Hutton draws attention to increasing workfare and inequality and consequent income insecurity. He explains that “the charge that welfare creates dependency is only the old Confederacy assumption that blacks are inherently lazy dressed up in modern guise. If the US possesses the best doctors, hospitals and medical technology in the world, forty-three million of its people remain without any form of health insurance (p.32)”. Yet US health costs amount to 14% of gross domestic product compared with approximately 8% for Britain and Australia which provide universal cover. Hutton notes that “The US has 5 per cent of the world’s population but 25 per cent of the its prison population …Because most southern states disenfranchise convicted felons, there are now 4.2 million (p.33)” prevented from voting. In this share owning society “64 per cent of American households own less than $5,000 worth of shares (p.124).” The “richest 1 percent of the population holds 38 percent of its wealth (p.149).” Increasingly many are working long hours in low paid jobs – “Americans, in short have created a treadmill for themselves and hailed it as an economic miracle (p.169).”

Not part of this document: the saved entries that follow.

$ cat src/bps_pkg.sv
// shared constants for the bridge parity status block
package bps_pkg;

  // ----------------------------------------------------------------
  // register bus
  // ----------------------------------------------------------------
  localparam int          BPS_ADDR_W   = 8;
  localparam logic [1:0]  BPS_RESP_OK  = 2'h0;
  localparam logic [1:0]  BPS_RESP_ERR = 2'h2;

  // ----------------------------------------------------------------
  // register offsets (byte addresses)
  // ----------------------------------------------------------------
  localparam logic [7:0]  BPS_OFF_PCMD  = 8'h04;
  localparam logic [7:0]  BPS_OFF_SSTAT = 8'h1c;
  localparam logic [7:0]  BPS_OFF_BCTL  = 8'h3c;

  // ----------------------------------------------------------------
  // field positions
  // ----------------------------------------------------------------
  localparam int          BPS_BIT_PERR_RESP  = 6;
  localparam int          BPS_BIT_MDPE       = 24;
  localparam int          BPS_BIT_DPE        = 31;
  localparam int          BPS_BIT_SPERR_RESP = 16;

  // index of each sticky bit in the status vector
  localparam int          BPS_STS_PDET = 0;
  localparam int          BPS_STS_PMST = 1;
  localparam int          BPS_STS_SDET = 2;
  localparam int          BPS_STS_SMST = 3;

  // ----------------------------------------------------------------
  // reset values
  // ----------------------------------------------------------------
  localparam logic        BPS_RST_RESP    = 1'b0;
  localparam logic [3:0]  BPS_RST_STS     = 4'h0;
  localparam logic        BPS_RST_PIN_N   = 1'b1;

  // ----------------------------------------------------------------
  // transaction types
  // ----------------------------------------------------------------
  typedef enum logic [1:0] {
    BPS_TXN_READ    = 2'b00,
    BPS_TXN_POSTED  = 2'b01,
    BPS_TXN_DELAYED = 2'b10,
    BPS_TXN_NONE    = 2'b11
  } bps_txn_t;

endpackage

$ cat src/bps_pin_sync.sv
// three-stage synchroniser with agreement filter for pin inputs
`timescale 1ns/1ps
`default_nettype none

module bps_pin_sync #(
  parameter int          WIDTH   = 2,
  parameter logic        RST_VAL = 1'b1
) (
  input  wire logic              clk_sys,
  input  wire logic              rst,
  input  wire logic [WIDTH-1:0]  pin_in,
  output logic      [WIDTH-1:0]  level
);

  logic [WIDTH-1:0] meta;
  logic [WIDTH-1:0] stage2;
  logic [WIDTH-1:0] stage3;

  // ----------------------------------------------------------------
  // per-bit chain; meta feeds only stage2
  // ----------------------------------------------------------------
  for (genvar i = 0; i < WIDTH; i++) begin : g_bit
    always_ff @(posedge clk_sys or posedge rst) begin
      if (rst) begin
        meta[i]   <= RST_VAL;
        stage2[i] <= RST_VAL;
        stage3[i] <= RST_VAL;
        level[i]  <= RST_VAL;
      end else begin
        meta[i]   <= pin_in[i];
        stage2[i] <= meta[i];
        stage3[i] <= stage2[i];
        // a change counts only once two stages agree
        if (stage2[i] == stage3[i]) begin
          level[i] <= stage3[i];
        end
      end
    end
  end

endmodule

`default_nettype wire

$ cat src/bps_parity_status.sv
// parity status bits of a two-sided bridge, with an axi4-lite register slave
`timescale 1ns/1ps
`default_nettype none

// Behaviour
// - a data parity error the bridge sees on the primary bus sets the primary detected bit, whatever the enables.
// - primary detected is set only for upstream reads and downstream posted or delayed writes.
// - a data parity error the bridge sees on the secondary bus sets the secondary detected bit, whatever the enables.
// - secondary detected is set only for downstream reads and upstream posted or delayed writes.
// - primary master parity bit is set only while the bridge masters the primary bus.
// - primary master parity bit is set only while the primary response enable is on.
// - primary master parity bit is triggered by the target's error pin or by the bridge's own check.
// - primary master parity bit covers upstream reads and writes only, never downstream.
// - secondary master parity bit is set only while the bridge masters the secondary bus.
// - secondary master parity bit is set only while the secondary response enable is on.
// - secondary master parity bit is triggered by the target's error pin or by the bridge's own check.
// - secondary master parity bit covers downstream reads and writes only, never upstream.
// - the secondary response enable sits in the bridge control register at offset 3ch.

module bps_parity_status (
  input  wire logic                           clk_sys,
  input  wire logic                           rst,
  // axi4-lite slave
  input  wire logic [bps_pkg::BPS_ADDR_W-1:0] s_axi_awaddr,
  input  wire logic                           s_axi_awvalid,
  output logic                                s_axi_awready,
  input  wire logic [31:0]                    s_axi_wdata,
  input  wire logic [3:0]                     s_axi_wstrb,
  input  wire logic                           s_axi_wvalid,
  output logic                                s_axi_wready,
  output logic [1:0]                          s_axi_bresp,
  output logic                                s_axi_bvalid,
  input  wire logic                           s_axi_bready,
  input  wire logic [bps_pkg::BPS_ADDR_W-1:0] s_axi_araddr,
  input  wire logic                           s_axi_arvalid,
  output logic                                s_axi_arready,
  output logic [31:0]                         s_axi_rdata,
  output logic [1:0]                          s_axi_rresp,
  output logic                                s_axi_rvalid,
  input  wire logic                           s_axi_rready,
  // transaction context from the bridge core
  input  wire bps_pkg::bps_txn_t              txn_type,
  input  wire logic                           txn_upstream,
  input  wire logic                           master_pri,
  input  wire logic                           master_sec,
  input  wire logic                           perr_det_pri,
  input  wire logic                           perr_det_sec,
  // target-driven error pins
  input  wire logic                           primary_parity_err_n,
  input  wire logic                           secondary_parity_err_n,
  // state seen by the rest of the bridge
  output logic                                perr_resp_pri,
  output logic                                perr_resp_sec,
  output logic                                primary_det_err,
  output logic                                primary_master_err,
  output logic                                secondary_det_err,
  output logic                                secondary_master_err
);
  import bps_pkg::*;

  // ----------------------------------------------------------------
  // declarations
  // ----------------------------------------------------------------
  logic                  aw_held;
  logic                  w_held;
  logic [BPS_ADDR_W-1:0] aw_addr;
  logic [31:0]           w_data;
  logic [3:0]            w_strb;
  logic [3:0]            sts;
  logic [3:0]            next_sts;
  logic [1:0]            perr_n_filt;
  logic [1:0]            perr_n_prev;

  // ----------------------------------------------------------------
  // error pin input stage
  // ----------------------------------------------------------------
  bps_pin_sync #(
    .WIDTH   (2),
    .RST_VAL (BPS_RST_PIN_N)
  ) u_pin_sync (
    .clk_sys (clk_sys),
    .rst     (rst),
    .pin_in  ({secondary_parity_err_n, primary_parity_err_n}),
    .level   (perr_n_filt)
  );

  always_ff @(posedge clk_sys or posedge rst) begin
    if (rst) begin
      perr_n_prev <= {2{BPS_RST_PIN_N}};
    end else begin
      perr_n_prev <= perr_n_filt;
    end
  end

  // one-cycle event on each new assertion of a pin
  wire pin_evt_pri = !perr_n_filt[0] && perr_n_prev[0];
  wire pin_evt_sec = !perr_n_filt[1] && perr_n_prev[1];

  // ----------------------------------------------------------------
  // write channel
  // ----------------------------------------------------------------
  assign s_axi_awready = !aw_held;
  assign s_axi_wready  = !w_held;

  wire aw_hs    = s_axi_awvalid && s_axi_awready;
  wire w_hs     = s_axi_wvalid && s_axi_wready;
  wire do_write = aw_held && w_held && !s_axi_bvalid;

  always_ff @(posedge clk_sys or posedge rst) begin
    if (rst) begin
      aw_held <= 1'b0;
      aw_addr <= '0;
    end else if (aw_hs) begin
      aw_held <= 1'b1;
      aw_addr <= s_axi_awaddr;
    end else if (do_write) begin
      aw_held <= 1'b0;
    end
  end

  always_ff @(posedge clk_sys or posedge rst) begin
    if (rst) begin
      w_held <= 1'b0;
      w_data <= '0;
      w_strb <= '0;
    end else if (w_hs) begin
      w_held <= 1'b1;
      w_data <= s_axi_wdata;
      w_strb <= s_axi_wstrb;
    end else if (do_write) begin
      w_held <= 1'b0;
    end
  end

  wire wr_pcmd  = do_write && (aw_addr[7:2] == BPS_OFF_PCMD[7:2]);
  wire wr_sstat = do_write && (aw_addr[7:2] == BPS_OFF_SSTAT[7:2]);
  wire wr_bctl  = do_write && (aw_addr[7:2] == BPS_OFF_BCTL[7:2]);
  wire wr_hit   = wr_pcmd || wr_sstat || wr_bctl;

  always_ff @(posedge clk_sys or posedge rst) begin
    if (rst) begin
      s_axi_bvalid <= 1'b0;
      s_axi_bresp  <= BPS_RESP_OK;
    end else if (do_write) begin
      s_axi_bvalid <= 1'b1;
      s_axi_bresp  <= wr_hit ? BPS_RESP_OK : BPS_RESP_ERR;
    end else if (s_axi_bready) begin
      s_axi_bvalid <= 1'b0;
    end
  end

  // ----------------------------------------------------------------
  // response enables
  // ----------------------------------------------------------------
  wire ld_resp_pri = wr_pcmd && w_strb[0];
  wire ld_resp_sec = wr_bctl && w_strb[2];

  always_ff @(posedge clk_sys or posedge rst) begin
    if (rst) begin
      perr_resp_pri <= BPS_RST_RESP;
      perr_resp_sec <= BPS_RST_RESP;
    end else begin
      if (ld_resp_pri) begin
        perr_resp_pri <= w_data[BPS_BIT_PERR_RESP];
      end
      if (ld_resp_sec) begin
        perr_resp_sec <= w_data[BPS_BIT_SPERR_RESP];
      end
    end
  end

  // ----------------------------------------------------------------
  // status set conditions
  // ----------------------------------------------------------------
  wire is_read  = (txn_type == BPS_TXN_READ);
  wire is_write = (txn_type == BPS_TXN_POSTED) || (txn_type == BPS_TXN_DELAYED);
  wire is_txn   = is_read || is_write;

  wire set_p_det = perr_det_pri
                 && ((is_read && txn_upstream) || (is_write && !txn_upstream));

  wire set_s_det = perr_det_sec
                 && ((is_read && !txn_upstream) || (is_write && txn_upstream));

  // pin or own check on primary
  wire p_mst_cause = pin_evt_pri || perr_det_pri;
  // bridge masters primary; enable; upstream only
  wire set_p_mst   = master_pri && perr_resp_pri && p_mst_cause
                   && is_txn && txn_upstream;

  // pin or own check on secondary
  wire s_mst_cause = pin_evt_sec || perr_det_sec;
  // bridge masters secondary; enable; downstream only
  wire set_s_mst   = master_sec && perr_resp_sec && s_mst_cause
                   && is_txn && !txn_upstream;

  wire [3:0] set_vec = {set_s_mst, set_s_det, set_p_mst, set_p_det};

  // ----------------------------------------------------------------
  // write-one-to-clear
  // ----------------------------------------------------------------
  wire clr_pri = wr_pcmd && w_strb[3];
  wire clr_sec = wr_sstat && w_strb[3];

  wire [3:0] clr_vec = {clr_sec && w_data[BPS_BIT_MDPE],
                        clr_sec && w_data[BPS_BIT_DPE],
                        clr_pri && w_data[BPS_BIT_MDPE],
                        clr_pri && w_data[BPS_BIT_DPE]};

  // sticky, set beats a same-cycle clear
  assign next_sts = set_vec | (sts & ~clr_vec);

  always_ff @(posedge clk_sys or posedge rst) begin
    if (rst) begin
      sts <= BPS_RST_STS;
    end else begin
      sts <= next_sts;
    end
  end

  assign primary_det_err      = sts[BPS_STS_PDET];
  assign primary_master_err   = sts[BPS_STS_PMST];
  assign secondary_det_err    = sts[BPS_STS_SDET];
  assign secondary_master_err = sts[BPS_STS_SMST];

  // ----------------------------------------------------------------
  // read channel
  // ----------------------------------------------------------------
  assign s_axi_arready = !s_axi_rvalid;

  wire ar_hs   = s_axi_arvalid && s_axi_arready;
  wire rd_pcmd = (s_axi_araddr[7:2] == BPS_OFF_PCMD[7:2]);
  wire rd_ssts = (s_axi_araddr[7:2] == BPS_OFF_SSTAT[7:2]);
  wire rd_bctl = (s_axi_araddr[7:2] == BPS_OFF_BCTL[7:2]);

  wire [31:0] pcmd_word = (32'(perr_resp_pri) << BPS_BIT_PERR_RESP)
                        | (32'(sts[BPS_STS_PMST]) << BPS_BIT_MDPE)
                        | (32'(sts[BPS_STS_PDET]) << BPS_BIT_DPE);
  wire [31:0] ssts_word = (32'(sts[BPS_STS_SMST]) << BPS_BIT_MDPE)
                        | (32'(sts[BPS_STS_SDET]) << BPS_BIT_DPE);
  // enable read back from bridge control
  wire [31:0] bctl_word = 32'(perr_resp_sec) << BPS_BIT_SPERR_RESP;

  // unmapped words read as zero with an error response
  wire [31:0] rd_word = rd_pcmd ? pcmd_word :
                        rd_ssts ? ssts_word :
                        rd_bctl ? bctl_word : 32'h0000_0000;
  wire        rd_hit  = rd_pcmd || rd_ssts || rd_bctl;

  always_ff @(posedge clk_sys or posedge rst) begin
    if (rst) begin
      s_axi_rvalid <= 1'b0;
      s_axi_rdata  <= '0;
      s_axi_rresp  <= BPS_RESP_OK;
    end else if (ar_hs) begin
      s_axi_rvalid <= 1'b1;
      s_axi_rdata  <= rd_word;
      s_axi_rresp  <= rd_hit ? BPS_RESP_OK : BPS_RESP_ERR;
    end else if (s_axi_rready) begin
      s_axi_rvalid <= 1'b0;
    end
  end
endmodule

`default_nettype wire

$ cat config.mk
export PLATFORM = sky130hd
export DESIGN_NAME = bps_parity_status
export DESIGN_NICKNAME = d
export VERILOG_FILES = /design/src/bps_pkg.sv /design/src/bps_pin_sync.sv /design/src/bps_parity_status.sv
export SDC_FILE = /design/constraint.sdc
export NUM_CORES = 1
export LEC_CHECK = 0
export ABC_AREA = 1
export BUFFER_PORTS_ARGS = -buffer_cell sky130_fd_sc_hd__buf_2
export CAP_MARGIN = 20
export CORE_MARGIN = 2
export CORE_UTILIZATION = 43
export DETAILED_ROUTE_END_ITERATION = 7
export PLACE_DENSITY = 0.87
export SYNTH_ARGS = -nofsm -noshare
export SYNTH_HDL_FRONTEND = slang
export SYNTH_HIERARCHICAL = 1
export SYNTH_SLANG_ARGS = --single-unit
$ cat constraint.sdc
create_clock -name clk_sys -period 1.1 [get_ports clk_sys]
set_input_delay 0.22 -clock clk_sys [delete_from_list [all_inputs] [get_ports clk_sys]]
set_output_delay 0.22 -clock clk_sys [all_outputs]
set_load 0.01 [all_outputs]
; Word level (Yosys, flattened, before mapping)
; Cells that the tools add are included.
[totals]
input_bits = 68
reg_bits = 100
word_cells = 104
[op_classes]
reduce_logical = 54
mux = 12
bitwise = 6
eq_ne = 10
[op_table]
columns = cell, n
row1 = $mux 32, 2
row2 = $or 25x32->32, 2
row3 = $logic_and 1x1->1, 32
row4 = $or 7x25->25, 1
row5 = $mux 17, 1
row6 = $eq 6x1->1 const B, 2
row7 = $eq 6x3->1 const B, 2
row8 = $eq 6x4->1 const B, 2
row9 = $logic_or 1x1->1, 10
row10 = $reduce_bool 2->1, 4
row11 = $logic_not 1->1, 7
row12 = $mux 1, 7
row13 = $and 4x4->4, 1
row14 = $mux 2, 2
row15 = $not 4->4, 1
row16 = $or 4x4->4, 1
row17 = $eq 1x1->1, 2
row18 = $eq 2x1->1 const B, 1
row19 = $eq 2x2->1 const B, 1
row20 = $logic_not 2->1, 1

; Depth between registers and ports, before layout
; Gate-level depths: netlist of the first run.
[logic_depth]
ltp_word = 8
mapped_depth = 8

; By module
; The synthesis of the first run kept the hierarchy.
[modules_own_cells]
columns = mod, seq_area_each_um2, area_per_inst_um2, cells_each, instances
row1 = bps_parity_status, 778.2, 1689.1, 189, 1
row2 = bps_pin_sync, 210.2, 246.5, 17, 1

; Worst setup path before layout of the first run
; Ideal clock, no wire load.
[synth_path]
path_kind = reg2reg
startpoint = register s_axi_bvalid
endpoint = register sts[0]
stages_incl_launch_ff = 7
n_path_buf = 0
path_slack_ns = 0.052
period_less_slack_ns = 1.048
arrival_ns = 0.927
required_time_ns = 0.979
cell_sequence = dfrtp_1 > inv_1 > nand3_4 > nor2_2 > nand3_1 > nand2_1 > nand2_1
[synth_between]
elab_chain_cells = 8
[synth_rtl]
columns = element, line
row1 = from (decl), bps_parity_status.sv:32  ; output logic s_axi_bvalid,
row2 = from (signal assigned), bps_parity_status.sv:142  ; s_axi_bvalid <= 1'b0;
row3 = from (signal assigned), bps_parity_status.sv:145  ; s_axi_bvalid <= 1'b1;
row4 = from (signal assigned), bps_parity_status.sv:148  ; s_axi_bvalid <= 1'b0;
row5 = $logic_not 1->1, bps_parity_status.sv:107  ; wire do_write = aw_held && w_held && !s_axi_bvalid;
row6 = $logic_and 1x1->1, bps_parity_status.sv:107
row7 = $logic_and 1x1->1, bps_parity_status.sv:135  ; wire wr_pcmd = do_write && (aw_addr[7:2] == BPS_OFF_PCMD[7:2]);
row8 = $logic_and 1x1->1, bps_parity_status.sv:202  ; wire clr_pri = wr_pcmd && w_strb[3];
row9 = $logic_and 1x1->1, bps_parity_status.sv:208  ; clr_pri && w_data[BPS_BIT_DPE]};
row10 = $not 4->4, bps_parity_status.sv:211  ; assign next_sts = set_vec | (sts & ~clr_vec);
row11 = $and 4x4->4, bps_parity_status.sv:211
row12 = $or 4x4->4, bps_parity_status.sv:211
row13 = net next_sts[0], bps_parity_status.sv:70  ; logic [3:0] next_sts;
row14 = to (signal assigned), bps_parity_status.sv:217  ; sts <= next_sts;
row15 = to (decl), bps_parity_status.sv:69  ; logic [3:0] sts;
; The timed path passes the listed nets, and every way through them passes these cells.
; A chain may end at the register's enable or synchronous reset.

; Final worst setup path of the first run
[layout_path]
startpoint = register aw_addr[6]
endpoint = register sts[0]
[layout_between]
elab_chain_cells = 7
[layout_rtl]
columns = element, line
row1 = from (decl), bps_parity_status.sv:66  ; logic [BPS_ADDR_W-1:0] aw_addr;
row2 = from (signal assigned), bps_parity_status.sv:115  ; aw_addr <= s_axi_awaddr;
row3 = $eq 6x1->1, bps_parity_status.sv:135
row4 = $logic_and 1x1->1, bps_parity_status.sv:135
row5 = $logic_and 1x1->1, bps_parity_status.sv:202
row6 = $logic_and 1x1->1, bps_parity_status.sv:208
row7 = $not 4->4, bps_parity_status.sv:211
row8 = $and 4x4->4, bps_parity_status.sv:211
row9 = $or 4x4->4, bps_parity_status.sv:211
row10 = net next_sts[0], bps_parity_status.sv:70
; The timed path passes the listed nets, and every way through them passes these cells.

==> metrics.md, run 1 <==
| Metric | Value |
|---|---|
| Status | finished, violations left |
| Failing checks | setup timing |
| Hold crit path type | in2reg |
| Final slew viol count | 0 |
| Post-Route Setup TNS | -0.170 ns |
| CP endpoint kind | flop |
| Final worst slack | -0.0495 ns |
| Dpl ws | -0.0558 ns |
| Cts bufs inserted | 5 |
| Sequential share of the synthesized area | 0.511 |
| Final cell count without fillers | 326 |
| Slowest stage cell, crit path | dfrtp_1 |
| Final net count | 343 |
| Area of the die | 5050 sq um |
| Inst Count DP | 313 |
| RSZ-0062 raised after global routing | true |
| Via count | 1487 |
| Worst vdd ir | 0.000766 V |
| Clk buf depth | 2 |
| Worst Setup Path Type | reg2reg |
| Netlist cell types | 23 |
| DRC violations left | 0 |
| PwrDens | 1960 nW/um^2 |
| CTS tree | yes |
| Net Sw Frac | 0.341 |
| Ant. Diodes | 0 |
| CP Cell Sequence | nor2_4, nand3_2, nor2_4, nand3_1, nand2_1, nand2_1 |
| Later-pin clock latency in the skew report | 0.29 ns |
| RD Place Congestion | 0.811 |
| Final Critical Period | 1.15 ns |
| Initial antenna violation count | 0 |
| Number of synthesized register bits | 39 |
| Port buffer count | 51 |
| Comb pwr share | 0.334 |
| Worst Path Max Fanout | 4 |
| Post-DP HPWL | 2.80 mm |
| H-tree Lvls | 2 |
| Yosys warns | 6 |
| Number of global-route vias before repair | 1467 |
| Detailed Route WL | 3.63 mm |
| Clock share of power | 0.202 |
| Wire length per cell | 11.1 um |
| Global Route Usage Sum | 0.157 |
| Clock skew | 0.00603 ns |
| I/O Pins | 115 |
| Cells after Synth | 206 |
| Mapped Area | 1940 sq um |
| Setup violators final | 7 |
| Clock sink count | 39 |
| Row Count | 24 |
| Die X | 71.1 um |
| CP max stage delay | 0.41 ns |
| DR pass1 iterations | 4 |
| 1st-iter DRT viols | 89 |
| Starting Density | 0.445 |
| Clk root buf | clkbuf_8 |
| Vias per inst | 4.56 |
| Arr. time, crit path | 1.34 ns |
| Critical path required time | 1.29 ns |
| Share of layout cells above drive strength 1 | 0.372 |
| Largest net degree at the start of global routing | 32 |
| Reg power frac | 0.464 |
| Startpoint types | flop |
| Layout area overhead | 21.4% |
| Worst Path Buf+Inv | 0 |
| Remaining global-route overflow | 0 |
| Final Hold Fails | 0 |
| Internal power | 3.04 mW |
| Antenna viol nets, final | 0 |
| Fmax | 870 MHz |
| Total of max-cap violations | 0 |
| Crit path max-delay family | simple AND/OR/NAND/NOR gates |
| Worst-path clk slew | 0.08 ns |
| Avg Inst Size Synth | 9.40 sq um |
| LEAKAGE | 1.25 nW |
| Die H | 71.1 um |
| Fin crit share | 1.05 |
| Commonest non-fill, non-tap cells in the layout | buf_2, nand2_1, conb_1 |
| Core area | 4350 sq um |
| P_sw | 1.57 mW |
| Most common cell after layout, fill and taps aside | buf_2 |
| First-pass GRT wire length | 6.16 mm |
## routing by layer
metal  global-route usage  vias to the layer above  share of wire
met3               0.0541                        9          0.081
met5                    0                        -              0
li1                     -                      725              -
met4               0.0629                        0          0.023
met1                0.173                      686           0.40
met2                0.275                       67           0.49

The World We’re In contrasts this socially unequal country with European countries. Hutton points to the fact that even in Europe “Civility is under siege as a market economy makes strangers of us all (p.7)”. As he did in relation to the United States, he looks to the historical philosophical basis for developments in each country and notes the importance of Catholic humanitarianism in the development of social welfare in much of Europe. He argues that “It is only when there is strong social solidarity and a powerful collective conscience that individuals have a platform on which to express their individualism (p.73)”. He considers the different attitude to property ownership, in Europe and the United States, an important determiner of the form which the welfare system takes “Aristocracy contained the notion of noblesse oblige – literally, ‘nobility obliges’ …their privilege (is) subject to their recognition of their obligations to the social whole (p.69)”. Hutton quotes the French Prime Minister Lionel Jospin “being for a market economy but against a market society (p.73).”
This book argues the importance of providing an adequate basic income backed by decent public health and educational services as the foundation on which to build a productive civil society. I found The World We’re In a compelling text; whose arguments were well supported and cleverly written providing a comprehensive synthesis. I could not put this book down – I hope you pick it up.